When the outdoor air is polluted, one of the safest places to be is indoors, especially where the indoor air is being cleaned by an IQAir high-performance air purifier. That has certainly been the case recently in Salt Lake City, where a polluted mass of air has been stagnating over Utah’s largest urban center.

The bad air in Salt Lake City is the result of a cold-weather “inversion” that led a group of Utah doctors last week to call for a public emergency due to air pollution. The weather is being called “the mother of all inversions.” It was caused by pollution from the growing urban activity in and around Salt Lake City – situated in a valley with mountain ranges to both the east and the west – combined with a cold air mass that moved in early in January. The cold air was trapped in place by warmer air hovering above. The U.S. Environmental Protection Agency (EPA) said Salt Lake City’s air in January was the dirtiest in the nation. While EPA considers anything above 35 micrograms of fine pollution (PM2.5) per cubic meter unhealthy, levels in Salt Lake City reached as high as 130 in January.

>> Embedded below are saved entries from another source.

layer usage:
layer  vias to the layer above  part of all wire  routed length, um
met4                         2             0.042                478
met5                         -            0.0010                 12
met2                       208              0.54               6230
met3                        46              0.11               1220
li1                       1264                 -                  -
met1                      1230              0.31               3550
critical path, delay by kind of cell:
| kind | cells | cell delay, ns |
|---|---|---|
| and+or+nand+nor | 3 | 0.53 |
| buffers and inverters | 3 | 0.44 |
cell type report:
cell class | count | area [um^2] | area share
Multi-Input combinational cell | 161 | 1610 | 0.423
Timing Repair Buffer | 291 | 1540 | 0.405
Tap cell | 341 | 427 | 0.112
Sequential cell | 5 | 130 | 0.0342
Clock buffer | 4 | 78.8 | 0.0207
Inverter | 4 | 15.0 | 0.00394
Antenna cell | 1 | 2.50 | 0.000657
--- src/rtl/ten_gig_eth_pcs_pma_0_cdc_handshake_tx.sv ---
// ten_gig_eth_pcs_pma_0_cdc_handshake_tx
//
// Sending end of a toggle-handshake clock-domain crossing for a multi-bit word.
// A word accepted from the local domain is registered onto xfer_data. The xfer_req
// level is then flipped. The block waits until the far domain returns the same level
// on xfer_ack, which is resynchronized here through a flop chain.
//
// Optional feature macro: HS_TIMEOUT_EN
//   When defined, an acknowledge that does not come back within C_TIMEOUT_CYCLES
//   cycles aborts the wait and sets the sticky timeout_err. When undefined,
//   timeout_err is tied low and the block waits indefinitely.
//
// Ports
//   clk          local clock, rising edge
//   rst          asynchronous active-high reset
//   src_valid    word offered on src_data
//   src_data     word to transfer
//   src_ready    block can accept (transfer on src_valid & src_ready)
//   xfer_data    registered word to far domain, stable from toggle until ack
//   xfer_req     registered request toggle level to far domain
//   xfer_ack     ack toggle level from far domain (asynchronous to clk)
//   busy         high while not idle
//   done_pulse   one-cycle pulse when the far end acknowledged the word
//   timeout_err  sticky: ack not returned in time (HS_TIMEOUT_EN only)
module ten_gig_eth_pcs_pma_0_cdc_handshake_tx #(
  parameter int unsigned C_DATA_WIDTH     = 8,
  parameter int unsigned C_NUM_SYNC_REGS  = 3,
  parameter int unsigned C_TIMEOUT_CYCLES = 1024
) (
  input  logic                    clk,
  input  logic                    rst,
  input  logic                    src_valid,
  input  logic [C_DATA_WIDTH-1:0] src_data,
  output logic                    src_ready,
  output logic [C_DATA_WIDTH-1:0] xfer_data,
  output logic                    xfer_req,
  input  logic                    xfer_ack,
  output logic                    busy,
  output logic                    done_pulse,
  output logic                    timeout_err
);

  typedef enum logic [1:0] {
    StIdle,
    StWaitAck,
    StDone
  } state_e;

  state_e state_q;

  // Ack resynchronizer; only the last stage is used by the control logic.
  (* ASYNC_REG = "TRUE", shreg_extract = "no" *)
  logic [C_NUM_SYNC_REGS-1:0] ack_sync_q;
  logic                       ack_sync;

  always_ff @(posedge clk or posedge rst) begin
    if (rst) begin
      ack_sync_q <= '0;
    end else begin
      ack_sync_q <= {ack_sync_q[C_NUM_SYNC_REGS-2:0], xfer_ack};
    end
  end

  assign ack_sync = ack_sync_q[C_NUM_SYNC_REGS-1];

  // Levels must match before a new toggle, otherwise a stale ack (after reset or an
  // abort) would be mistaken for the answer to the next request.
  assign src_ready = (state_q == StIdle) && (ack_sync == xfer_req);
  assign busy      = (state_q != StIdle);

`ifdef HS_TIMEOUT_EN
  localparam int unsigned CntW = $clog2(C_TIMEOUT_CYCLES);
  localparam logic [CntW-1:0] CntLast = CntW'(C_TIMEOUT_CYCLES - 1);

  logic [CntW-1:0] cnt_q;

  always_ff @(posedge clk or posedge rst) begin
    if (rst) begin
      state_q     <= StIdle;
      xfer_data   <= '0;
      xfer_req    <= 1'b0;
      done_pulse  <= 1'b0;
      timeout_err <= 1'b0;
      cnt_q       <= '0;
    end else begin
      done_pulse <= 1'b0;
      case (state_q)
        StIdle: begin
          if (src_valid && src_ready) begin
            xfer_data <= src_data;
            xfer_req  <= ~xfer_req;
            cnt_q     <= '0;
            state_q   <= StWaitAck;
          end
        end
        StWaitAck: begin
          if (ack_sync == xfer_req) begin
            done_pulse <= 1'b1;
            state_q    <= StDone;
          end else if (cnt_q == CntLast) begin
            // xfer_req is left as is; src_ready stays low until the ack catches up.
            timeout_err <= 1'b1;
            state_q     <= StIdle;
          end else begin
            cnt_q <= cnt_q + 1'b1;
          end
        end
        StDone: begin
          state_q <= StIdle;
        end
        default: begin
          state_q <= StIdle;
        end
      endcase
    end
  end
`else
  assign timeout_err = 1'b0;

  always_ff @(posedge clk or posedge rst) begin
    if (rst) begin
      state_q    <= StIdle;
      xfer_data  <= '0;
      xfer_req   <= 1'b0;
      done_pulse <= 1'b0;
    end else begin
      done_pulse <= 1'b0;
      case (state_q)
        StIdle: begin
          if (src_valid && src_ready) begin
            xfer_data <= src_data;
            xfer_req  <= ~xfer_req;
            state_q   <= StWaitAck;
          end
        end
        StWaitAck: begin
          if (ack_sync == xfer_req) begin
            done_pulse <= 1'b1;
            state_q    <= StDone;
          end
        end
        StDone: begin
          state_q <= StIdle;
        end
        default: begin
          state_q <= StIdle;
        end
      endcase
    end
  end
`endif

endmodule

In response to the inversion, more than 100 doctors delivered a letter calling on the governor of Utah to declare a public emergency. Much of their concern was focused on pregnant women. “Some women who are pregnant right now are going to miscarry … and a few more babies are going to be born prematurely,” Dr. Kurtly Jones said in a news report. Another major concern during an inversion is asthma. Research published in 2010 by the Utah Department of Health reported an increase in emergency department visits related to asthma when winter inversions occur.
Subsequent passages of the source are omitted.